Novo piso do magistério gera impasse entre professores e prefeitos

A medida provisória que eleva o salário mínimo dos professores para 5.130,63 reais garante ganho real à categoria, mas é contestada por municípios devido ao impacto fiscal.

O governo federal oficializou, por meio de medida provisória, o reajuste do piso salarial nacional do magistério para o ano de 2026. Com um aumento de 5,4%, o valor mínimo pago aos professores da rede pública de educação básica passa de 4.867,77 reais para 5.130,63 reais, considerando uma jornada de 40 horas semanais.

O índice anunciado representa um ganho real de 1,5% acima da inflação de 2025, medida pelo INPC, que fechou o ano em 3,9%. A Confederação Nacional dos Trabalhadores em Educação (CNTE) celebrou a medida como uma vitória da mobilização, destacando que o novo cálculo foi pactuado para garantir previsibilidade.

Por outro lado, a Confederação Nacional de Municípios (CNM) reagiu negativamente à decisão. Segundo a entidade, o impacto financeiro para as prefeituras pode chegar a 8 bilhões de reais. Os prefeitos argumentam que o reajuste compromete o equilíbrio fiscal e desrespeita os limites da Lei de Responsabilidade Fiscal.

A polêmica reside no critério de atualização. Enquanto o governo federal busca valorizar a categoria para aproximar o Brasil dos padrões da OCDE, os gestores municipais defendem que aumentos reais deveriam ser negociados localmente, de acordo com a capacidade orçamentária de cada cidade e os recursos disponíveis no Fundeb.

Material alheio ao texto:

**src/rtl/core/gczs_ram.sv**
```systemverilog
// ---------------------------------------------------------------------------
// gczs_ram
// generic single write port ram with registered read
// ---------------------------------------------------------------------------
`default_nettype none

module gczs_ram #(
  parameter int WIDTH = 8,
  parameter int DEPTH = 16,
  localparam int AW = (DEPTH > 1) ? $clog2(DEPTH) : 1
) (
  input  wire logic             clk,
  input  wire logic             we,
  input  wire logic [AW-1:0]    waddr,
  input  wire logic [WIDTH-1:0] wdata,
  input  wire logic [AW-1:0]    raddr,
  output logic      [WIDTH-1:0] rdata
);

  logic [WIDTH-1:0] mem [DEPTH];

  always_ff @(posedge clk) begin
    if (we) begin
      mem[waddr] <= wdata;
    end
    rdata <= mem[raddr];
  end

endmodule

`default_nettype wire

```
**config.mk**
```make
export PLATFORM = sky130hd
export DESIGN_NAME = gczs_ram
export DESIGN_NICKNAME = d
export VERILOG_FILES = /design/src/rtl/core/gczs_ram.sv
export SDC_FILE = /design/constraint.sdc
export NUM_CORES = 1
export LEC_CHECK = 0
export BUFFER_PORTS_ARGS = -buffer_cell sky130_fd_sc_hd__buf_2
export CORE_MARGIN = 3
export CORE_UTILIZATION = 50
export DETAILED_ROUTE_END_ITERATION = 12
export HOLD_SLACK_MARGIN = 0.08
export MAX_ROUTING_LAYER = met4
export PLACE_DENSITY = 0.73
export SETUP_SLACK_MARGIN = 0.15
export SLEW_MARGIN = 20
export SYNTH_ARGS = -nofsm -noshare
export SYNTH_HDL_FRONTEND = slang
export SYNTH_SLANG_ARGS = --single-unit
export TNS_END_PERCENT = 20
```
**constraint.sdc**
```tcl
create_clock -name clk -period 1.85 [get_ports clk]
set_input_delay 0 -clock clk [delete_from_list [all_inputs] [get_ports clk]]
set_output_delay 0 -clock clk [all_outputs]
set_load 0.03 [all_outputs]
```
* Word level (Yosys, flattened, before mapping)
Memories as Yosys holds them, arrays and structs flattened. A register that Yosys moved wholly into a read port is not among the register bits. Cells that the tools add are included. W data, S select, Z words.
Storage, ports and cells: register bits after elaboration 0, RAM bits 128, input bits 18, output and inout port bits 8, logic and storage cells 3, memories kept 1
Cells by class: muxes and demuxes 2
Memory list:
- mem | depth 16, width 8, rd ports 1, clocked after memory_dff 1, write ports 1, line 20 | logic [WIDTH-1:0] mem [DEPTH];
Operator list (number):
- $mux W1 | 2

* Logic depth before layout (Yosys ltp)
Gate-level depths: netlist of the first run.
word-level depth 2, gate-level depth with buffers 5, depth with buffers taken out 3

* Worst setup path after synthesis of the first run
Ideal clock, no wire load.
kind input -> register, start in waddr[2], end mem mem[0][0] (enable), setup time 383 ps, arrival 1110 ps, required time 1467 ps, slack 357 ps, stages 2, buffers on the path 0, cells stage by stage or3b_2 -> nor3_1
RTL lines:
- start, declared | line 14 | input wire logic [AW-1:0] waddr,
- end, declared | line 20
Straight into the memory's write port.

O piso salarial do magistério foi instituído por lei federal em 2008, estabelecendo que a atualização deve ser anual. Historicamente, a definição do índice de reajuste tem sido motivo de judicialização e conflitos políticos entre a União, que define o valor, e os municípios, que são os principais executores do pagamento.

A medida provisória tem validade imediata e deve ser publicada no Diário Oficial da União nesta quinta-feira. Contudo, o texto ainda precisa passar pela análise e votação do Congresso Nacional em até 120 dias para não perder a validade, o que deve manter o debate acirrado entre parlamentares e prefeitos.